This week, Araghchi also visited Moscow, where he met with Russian President Vladimir Putin. The day after the meeting, on Wednesday, Trump and Putin spoke by phone for an hour and a half. However, Gray does not believe that the Russians have much weight in the mediations, but rather trusts more in the role of Oman and China. Both countries suffer the consequences of the blockade of Hormuz.
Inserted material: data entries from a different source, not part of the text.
### config.mk
export PLATFORM = sky130hd
export DESIGN_NAME = v_lsu_agu_flat
export DESIGN_NICKNAME = d
export VERILOG_FILES = /design/src/rtl/v_lsu_agu_if.sv /design/src/rtl/v_lsu_agu.sv /design/src/flat_wrapper.sv
export SDC_FILE = /design/constraint.sdc
export NUM_CORES = 1
export LEC_CHECK = 0
export CAP_MARGIN = 20
export CELL_PAD_IN_SITES_DETAIL_PLACEMENT = 0
export CELL_PAD_IN_SITES_GLOBAL_PLACEMENT = 1
export CORE_MARGIN = 8
export CORE_UTILIZATION = 40
export DETAILED_ROUTE_END_ITERATION = 10
export PLACE_DENSITY = 0.79
export RECOVER_POWER = 100
export SETUP_SLACK_MARGIN = 0.2
export SYNTH_ARGS = -nofsm -noshare
export SYNTH_HDL_FRONTEND = slang
export SYNTH_SLANG_ARGS = --single-unit
export TNS_END_PERCENT = 50
### constraint.sdc
create_clock -name clk -period 5.6 [get_ports clk]
set_input_delay 0.84 -clock clk [delete_from_list [all_inputs] [get_ports clk]]
set_output_delay 0.84 -clock clk [all_outputs]
set_load 0.02 [all_outputs]
[src/rtl/riscv_pkg.sv]
// riscv_pkg: RV32 instruction encodings.
// Packed views over a single 32-bit instruction word.
package riscv_pkg;

  typedef struct packed {
    logic [6:0] funct7;
    logic [4:0] rs2;
    logic [4:0] rs1;
    logic [2:0] funct3;
    logic [4:0] rd;
    logic [6:0] opcode;
  } r_type_t;

  typedef struct packed {
    logic [11:0] imm;
    logic [4:0]  rs1;
    logic [2:0]  funct3;
    logic [4:0]  rd;
    logic [6:0]  opcode;
  } i_type_t;

  typedef union packed {
    logic [31:0] raw;
    r_type_t     r;
    i_type_t     i;
  } instr_t;

endpackage

[src/rtl/tartaruga_pkg.sv]
// tartaruga_pkg: shared types for the tartaruga core.
// Bus words, fetch FSM states and the fetch-to-decode bundle.
package tartaruga_pkg;

  typedef logic [31:0] bus32_t;

  typedef enum logic [1:0] {
    BOOT  = 2'd0,
    RUN   = 2'd1,
    FLUSH = 2'd2
  } fetch_state_t;

  typedef struct packed {
    logic              valid;
    bus32_t            pc;
    riscv_pkg::instr_t instr;
  } instr_data_t;

  localparam bus32_t PC_STEP = 32'd4;

  function automatic bus32_t word_align(
    input bus32_t a
  );
    return {a[31:2], 2'b00};
  endfunction

endpackage

[src/rtl/fetch_fifo.sv]
// fetch_fifo: small synchronous FIFO with flush.
// Push while full is allowed only together with a pop.
module fetch_fifo #(
  parameter int W     = 32,
  parameter int DEPTH = 2
) (
  input  logic                     i_clk,
  input  logic                     i_rst_n,
  input  logic                     i_push,
  input  logic                     i_pop,
  input  logic                     i_flush,
  input  logic [W-1:0]             i_wdata,
  output logic [W-1:0]             o_rdata,
  output logic                     o_full,
  output logic                     o_empty,
  output logic [$clog2(DEPTH):0]   o_count
);

  localparam int AW = $clog2(DEPTH);
  localparam logic [AW:0] FULL_CNT = (AW+1)'(DEPTH);

  logic [W-1:0]  r_mem [DEPTH];
  logic [AW-1:0] r_rd;
  logic [AW-1:0] r_wr;
  logic [AW:0]   r_cnt;
  logic          w_push;
  logic          w_pop;

  assign w_pop  = i_pop & (r_cnt != '0);
  assign w_push = i_push & ((r_cnt != FULL_CNT) | w_pop);

  // storage write; cleared on reset so outputs start at zero
  always_ff @(posedge i_clk or negedge i_rst_n) begin
    if (!i_rst_n) begin
      for (int i = 0; i < DEPTH; i++) begin
        r_mem[i] <= '0;
      end
    end else if (w_push && !i_flush) begin
      r_mem[r_wr] <= i_wdata;
    end
  end

  // read/write pointers and occupancy
  always_ff @(posedge i_clk or negedge i_rst_n) begin
    if (!i_rst_n) begin
      r_rd  <= '0;
      r_wr  <= '0;
      r_cnt <= '0;
    end else if (i_flush) begin
      r_rd  <= '0;
      r_wr  <= '0;
      r_cnt <= '0;
    end else begin
      if (w_push) r_wr <= r_wr + 1'b1;
      if (w_pop)  r_rd <= r_rd + 1'b1;
      r_cnt <= r_cnt
             + {{AW{1'b0}}, w_push}
             - {{AW{1'b0}}, w_pop};
    end
  end

  assign o_rdata = r_mem[r_rd];
  assign o_full  = (r_cnt == FULL_CNT);
  assign o_empty = (r_cnt == '0);
  assign o_count = r_cnt;

endmodule

[src/rtl/fetch_stage.sv]
// fetch_stage: PC owner and instruction fetch front end.
// Credit-limited requests, in-order responses, redirect flush.
module fetch_stage
  import tartaruga_pkg::*;
#(
  parameter bus32_t RESET_PC = 32'h0000_0000,
  parameter int     DEPTH    = 2
) (
  input  logic        clk_i,
  input  logic        rstn_i,
  output logic        imem_req_valid_o,
  output bus32_t      imem_req_addr_o,
  input  logic        imem_req_ready_i,
  input  logic        imem_rsp_valid_i,
  input  logic [31:0] imem_rsp_data_i,
  input  logic        redirect_i,
  input  bus32_t      redirect_pc_i,
  input  logic        decode_ready_i,
  output instr_data_t instr_o
);

  localparam int CW = $clog2(DEPTH) + 1;
  localparam logic [CW-1:0] CREDITS = CW'(DEPTH);

  fetch_state_t  r_state;
  fetch_state_t  w_state_nxt;
  bus32_t        r_pc;
  bus32_t        w_pc_nxt;
  logic [CW-1:0] r_out;
  logic [CW-1:0] w_out_nxt;
  logic [CW-1:0] r_drop;
  logic [CW-1:0] w_drop_nxt;
  logic [CW-1:0] w_redir_drop;

  logic          w_rsp;
  logic          w_credit;
  logic          w_req_valid;
  logic          w_accept;
  logic          w_flush;
  logic          w_pend_push;
  logic          w_pend_pop;
  logic          w_q_push;
  logic          w_q_pop;
  logic          w_out_valid;

  bus32_t        w_pend_head;
  logic          w_pend_full;
  logic          w_pend_empty;
  logic [CW-1:0] w_pend_cnt;
  logic [63:0]   w_q_head;
  logic          w_q_full;
  logic          w_q_empty;
  logic [CW-1:0] w_q_cnt;

  assign w_rsp    = imem_rsp_valid_i & (r_out != '0);
  assign w_credit = (r_out + w_q_cnt) < CREDITS;
  assign w_accept = w_req_valid & imem_req_ready_i;

  assign w_redir_drop = r_out - {{(CW-1){1'b0}}, w_rsp};

  // state, pc and counters
  always_ff @(posedge clk_i or negedge rstn_i) begin
    if (!rstn_i) begin
      r_state <= BOOT;
      r_pc    <= RESET_PC;
      r_out   <= '0;
      r_drop  <= '0;
    end else begin
      r_state <= w_state_nxt;
      r_pc    <= w_pc_nxt;
      r_out   <= w_out_nxt;
      r_drop  <= w_drop_nxt;
    end
  end

  // next-state, request gating and queue controls
  always_comb begin
    w_state_nxt = r_state;
    w_pc_nxt    = r_pc;
    w_out_nxt   = r_out;
    w_drop_nxt  = r_drop;
    w_req_valid = 1'b0;
    w_flush     = 1'b0;
    w_pend_push = 1'b0;
    w_pend_pop  = 1'b0;
    w_q_push    = 1'b0;
    unique case (r_state)
      BOOT: begin
        w_state_nxt = RUN;
      end
      RUN, FLUSH: begin
        if (redirect_i) begin
          w_flush     = 1'b1;
          w_pc_nxt    = word_align(redirect_pc_i);
          w_drop_nxt  = w_redir_drop;
          w_out_nxt   = w_redir_drop;
          w_state_nxt = (w_redir_drop != '0) ? FLUSH : RUN;
        end else if (r_state == RUN) begin
          w_req_valid = w_credit;
          w_pend_push = w_accept;
          w_pend_pop  = w_rsp;
          w_q_push    = w_rsp;
          if (w_accept) w_pc_nxt = r_pc + PC_STEP;
          w_out_nxt = r_out
                    + {{(CW-1){1'b0}}, w_accept}
                    - {{(CW-1){1'b0}}, w_rsp};
        end else if (w_rsp) begin
          w_drop_nxt = r_drop - 1'b1;
          w_out_nxt  = r_out - 1'b1;
          if (w_drop_nxt == '0) w_state_nxt = RUN;
        end
      end
      default: begin
        w_state_nxt = BOOT;
      end
    endcase
  end

  assign w_out_valid = ~w_q_empty & ~redirect_i;
  assign w_q_pop     = w_out_valid & decode_ready_i;

  fetch_fifo #(
    .W     (32),
    .DEPTH (DEPTH)
  ) u_pend (
    .i_clk   (clk_i),
    .i_rst_n (rstn_i),
    .i_push  (w_pend_push),
    .i_pop   (w_pend_pop),
    .i_flush (w_flush),
    .i_wdata (r_pc),
    .o_rdata (w_pend_head),
    .o_full  (w_pend_full),
    .o_empty (w_pend_empty),
    .o_count (w_pend_cnt)
  );

  fetch_fifo #(
    .W     (64),
    .DEPTH (DEPTH)
  ) u_iq (
    .i_clk   (clk_i),
    .i_rst_n (rstn_i),
    .i_push  (w_q_push),
    .i_pop   (w_q_pop),
    .i_flush (w_flush),
    .i_wdata ({w_pend_head, imem_rsp_data_i}),
    .o_rdata (w_q_head),
    .o_full  (w_q_full),
    .o_empty (w_q_empty),
    .o_count (w_q_cnt)
  );

  assign imem_req_valid_o = w_req_valid;
  assign imem_req_addr_o  = (r_state == RUN) ? r_pc : '0;

  assign instr_o.valid = w_out_valid;
  assign instr_o.pc    = w_q_head[63:32];
  assign instr_o.instr = w_q_head[31:0];

`ifndef SYNTHESIS
  a_rsp_credit: assert property (
    @(posedge clk_i) disable iff (!rstn_i)
    imem_rsp_valid_i |-> (r_out != '0)
  );

  a_iq_overflow: assert property (
    @(posedge clk_i) disable iff (!rstn_i)
    w_q_push |-> (!w_q_full || w_q_pop)
  );

  a_pend_overflow: assert property (
    @(posedge clk_i) disable iff (!rstn_i)
    w_pend_push |-> !w_pend_full
  );

  a_pend_underflow: assert property (
    @(posedge clk_i) disable iff (!rstn_i)
    w_pend_pop |-> !w_pend_empty
  );

  a_pend_track: assert property (
    @(posedge clk_i) disable iff (!rstn_i)
    (r_state == RUN) |-> (w_pend_cnt == r_out)
  );
`endif

endmodule

[config.mk]
export PLATFORM = sky130hd
export DESIGN_NAME = fetch_stage
export DESIGN_NICKNAME = d
export VERILOG_FILES = /design/src/rtl/riscv_pkg.sv /design/src/rtl/tartaruga_pkg.sv /design/src/rtl/fetch_fifo.sv /design/src/rtl/fetch_stage.sv
export SDC_FILE = /design/constraint.sdc
export NUM_CORES = 1
export LEC_CHECK = 0
export CAP_MARGIN = 40
export CORE_UTILIZATION = 50
export CTS_BUF_LIST = sky130_fd_sc_hd__clkbuf_4
export DETAILED_ROUTE_END_ITERATION = 10
export PLACE_DENSITY = 0.82
export SLEW_MARGIN = 0
export SYNTH_ARGS = -nofsm -noshare
export SYNTH_HDL_FRONTEND = slang
export SYNTH_SLANG_ARGS = --single-unit
export TNS_END_PERCENT = 100
[constraint.sdc]
create_clock -name clk_i -period 2.3 [get_ports clk_i]
set_input_delay 0.23 -clock clk_i [delete_from_list [all_inputs] [get_ports clk_i]]
set_output_delay 0.23 -clock clk_i [all_outputs]
set_load 0.01 [all_outputs]
==> metrics.txt <==
status=complete, but fails checks; failing checks=negative setup slack; register bit total from synthesis=~230; Pwr Density=1197 nW/µm²; die area=22680 µm²; sequential share of the synthesized area=between 50% and 60%; Syn. warnings=0; Placed Area=13170 µm²; htree depth=2; most common cell after layout, fill and taps aside=dfrtp_1; Nets=1274; dpl cells=around 1400; clk_lat worst skew=0.70 ns; Die X=150.6 µm; final wirelength=a little under 30 mm; Top cell by count, worst path=buf_4; Detail Route Antenna Nets=0; Crit path arrival time=roughly 2.9 ns; WS Path Type=reg -> reg; post-synthesis cell area=between 10000 and 15000 µm²; Min Clock Period, post-route=2.362 ns; required time worst endpoint=2.84 ns; CP Launch Type=register; clock-pin slew on the worst setup and hold paths=0.07 ns; R2R depth=9; Root Buffer=clkbuf_4; total track usage=24.32%; worst clock skew=0.04105 ns; Slew Limit Fails=0; CTS tree=built; slowest CP cell=dfrtp_1; Slew HR=between 60% and 70%; Peak Freq=423.4 MHz; GR Overflow Total=0; Area Overhead vs Synth=30.09%; Core ar.=21350 µm²; non-filler cells, final=1508; routed vias/inst=~5.6; GPL Wtd Cong=between 0.8 and 0.9; clock sinks=~230; Worst Max-Slew Pin Slew=0.5745 ns; # setup viols final=31; worst hold path class=in -> async; Crit. End Element=register; port buffer count=161; CP max FO=10; Remaining DRCs=0; final setup margin=-0.06187 ns; Synth async-reset ratio=100.0%; commonest non-fill, non-tap cells in the layout=dfrtp_1, mux2_1, clkbuf_4; Final Cell Area=14360 µm²; VDD IR max=787.0 µV; Vias=approximately 8500; I/O Pins=168; Avg Cell Area, Syn=11.56 µm²; largest net degree at the start of global routing=68; total CTS buffers=60; Critical Path Max Stage Delay=0.40 ns; Final Hold Viols=0; row count=53; hpwl dp=17.25 mm; DRT Pass-1 Iters=6; worst path cell trace=inv_2, ha_4, nand2_8, a2111oi_4, buf_4, nor2b_4, buf_4, buf_12, mux2_1; layout cell share with drive strength beyond 1=29.71%; Leak=6.717 nW; Post-synth EDFFs=0; WL/cell=19.26 µm; Initial Utilization=between 50% and 60%; DR iter-0 viols=between 600 and 700; final setup TNS=-0.9846 ns; hold_ws=about 0.08 ns; final period utilization=102.7%; Max Cap Viol=0; worst-case clock buffer depth=3; Cells after Synth=955; unrepaired setup endpoints after global routing=true; Netlist cell types=55; vias in the first global route=8200; Die Ht=150.6 µm; ys flop type=dfrtp_1; first-pass GRT wire length=around 43 mm; initial antenna violation count=1
critical path: cells and delay by family (launching register included):
family          cells  cell delay, ns
mux                 1            0.33
compound gates      1            0.31
fa+ha+maj           1            0.31
simple gates        2            0.29
buf+inv             4            0.56
flops               1            0.40
synth_stat cells, types with 2 or more instances:
cell type | count | area (µm²)
nor4_2 | 2 | 25.02
o22ai_1 | 14 | 87.58
and4_1 | 7 | 61.31
clkbuf_1 | 36 | 135.1
and3_1 | 11 | 68.82
a32oi_1 | 2 | 17.52
o2bb2ai_1 | 2 | 17.52
a22oi_1 | 3 | 22.52
inv_1 | 16 | 60.06
nor4_1 | 3 | 18.77
a21oi_1 | 44 | 220.2
o31ai_1 | 3 | 22.52
nand2_1 | 59 | 221.5
or4_1 | 5 | 37.54
xnor2_1 | 7 | 61.31
mux2_2 | 66 | 743.2
nor4b_1 | 2 | 17.52
mux2i_1 | 33 | 330.3
buf_6 | 4 | 45.04
nand4_1 | 11 | 68.82
ha_1 | 13 | 162.7
o41ai_1 | 3 | 26.28
mux2_1 | 124 | 1396
nor2_1 | 60 | 225.2
and2_1 | 37 | 231.5
nand3_1 | 19 | 95.09
xor2_1 | 5 | 43.79
buf_4 | 16 | 120.1
a222oi_1 | 2 | 20.02
dfrtp_1 | 228 | 5705
nor3_1 | 15 | 75.07
buf_2 | 16 | 80.08
buf_1 | 8 | 30.03
o21ai_1 | 20 | 100.1
a21boi_0 | 2 | 15.01
o21ai_0 | 19 | 95.09
nand2b_1 | 2 | 12.51
a31oi_1 | 5 | 31.28
a41o_1 | 7 | 70.07
o32ai_1 | 5 | 43.79
nor2b_1 | 5 | 31.28
per-stage QoR:
step	total power, mW	setup slack (ns)	utilization [%]
floorplan	10.26	-0.003146	-
global placement	13.22	-0.1080	61.66
detailed placement	13.50	-0.2012	61.66
CTS	16.86	-0.04380	66.16
global route	18.31	-0.1573	67.26
finish	17.20	-0.06187	67.26
path summary, 6_finish.rpt:
kind / start / to / slack [ns]
max: r_state[1] / u_iq.r_mem[92] / -0.06
min: rstn_i / u_pend.r_mem[52] / 0.08
max reg2reg: r_state[1] / u_iq.r_mem[92] / -0.06
min reg2reg: u_iq.r_mem[51] / u_iq.r_mem[51] / 0.48
max in group asynchronous: rstn_i / u_iq.r_mem[12] / 1.40
min in group clk_i: redirect_pc_i[5] / r_pc[5] / 0.16
cell type report:
type	count	area, µm²
Antenna cell	1	2.502
Clock buffer	93	698.2
Clock inverter	10	67.56
Fill cell	1558	6990
Inverter	17	63.81
Multi-Input combinational cell	634	5066
Sequential cell	228	5710
Tap cell	275	344.1
Timing Repair Buffer	250	2410
flip-flops by register name (all words and copies together), names as in the netlist:
signal,cells
u_iq.r_mem,124
u_pend.r_mem,60
r_pc,30
r_drop,2
r_out,2
r_state,2
u_iq.o_count,2
u_pend.o_count,2
u_iq.r_rd,1
u_iq.r_wr,1
u_pend.r_rd,1
u_pend.r_wr,1
per-layer routing:
| layer | vias up | global-route usage (%) | routed length (µm) |
|---|---|---|---|
| li1 | 3904 | - | - |
| met1 | 4206 | 32.38 | 12130 |
| met2 | 316 | 39.47 | 13940 |
| met3 | 62 | 5.515 | 2234 |
| met4 | 0 | 7.600 | 743 |
| met5 | - | 0 | 0 |
logic make-up after synthesis:
kind of cell    share of synthesized area [%]
simple gates                            11.19
fa+ha+maj                               1.473
flops                                   51.68
other cells                           0.03397
xor+xnor                                1.099
mux                                     22.37
buf+inv                                 4.295
compound gates                          7.865
report_power, final:
group          total, mW  switching (mW)  internal, mW  leakage, nW
clock               3.57            1.65          1.93        0.457
combinational       7.15            3.53          3.61         3.30
sequential          6.48            1.12          5.35         2.96
repair_timing:
action / CTS / global route
hold buffers: 1 / 0
pin swaps: 1 / 5
gates cloned: 4 / 12
endpoints found under the setup margin: 192 / 183
gates resized for setup: 122 / 192
hold endpoints to repair: 177 / 0
setup buffers: 11 / 11
Note: power is estimated with default switching activity, not from simulation.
Oman, for obvious reasons – it is on the other side of the sea – and China because it is beginning to see that the strangulation of the maritime passage also threatens the Asian market.

But Morillas warns of another risk. "Political dialogue can move forward, but if the economic situation does not improve with a real reopening of Hormuz, geoeconomics may be more important than geopolitics in the steps to follow in this war". In other words, if the lifeblood of the world economy, oil, does not flow again, diplomatic pleasantries will be of little use.

Indeed, the Strait of Hormuz has never reopened, the economy has been suffocated for weeks and global prospects threaten tragedy and hover over scenarios similar to 2020, when the pandemic confined the world. Trump, who responded to the Iranian blockade with another blockade, let slip on Thursday that Washington is already preparing for a prolonged closure of Hormuz. For months, perhaps. Markets and the pockets of the global population are trembling.

The magnetized needles of compasses also tremble, instruments that began to be used two thousand years ago, precisely, in ancient China, a rival of the United States and, according to experts and analysts, Trump's true obsession that marks his foreign agenda.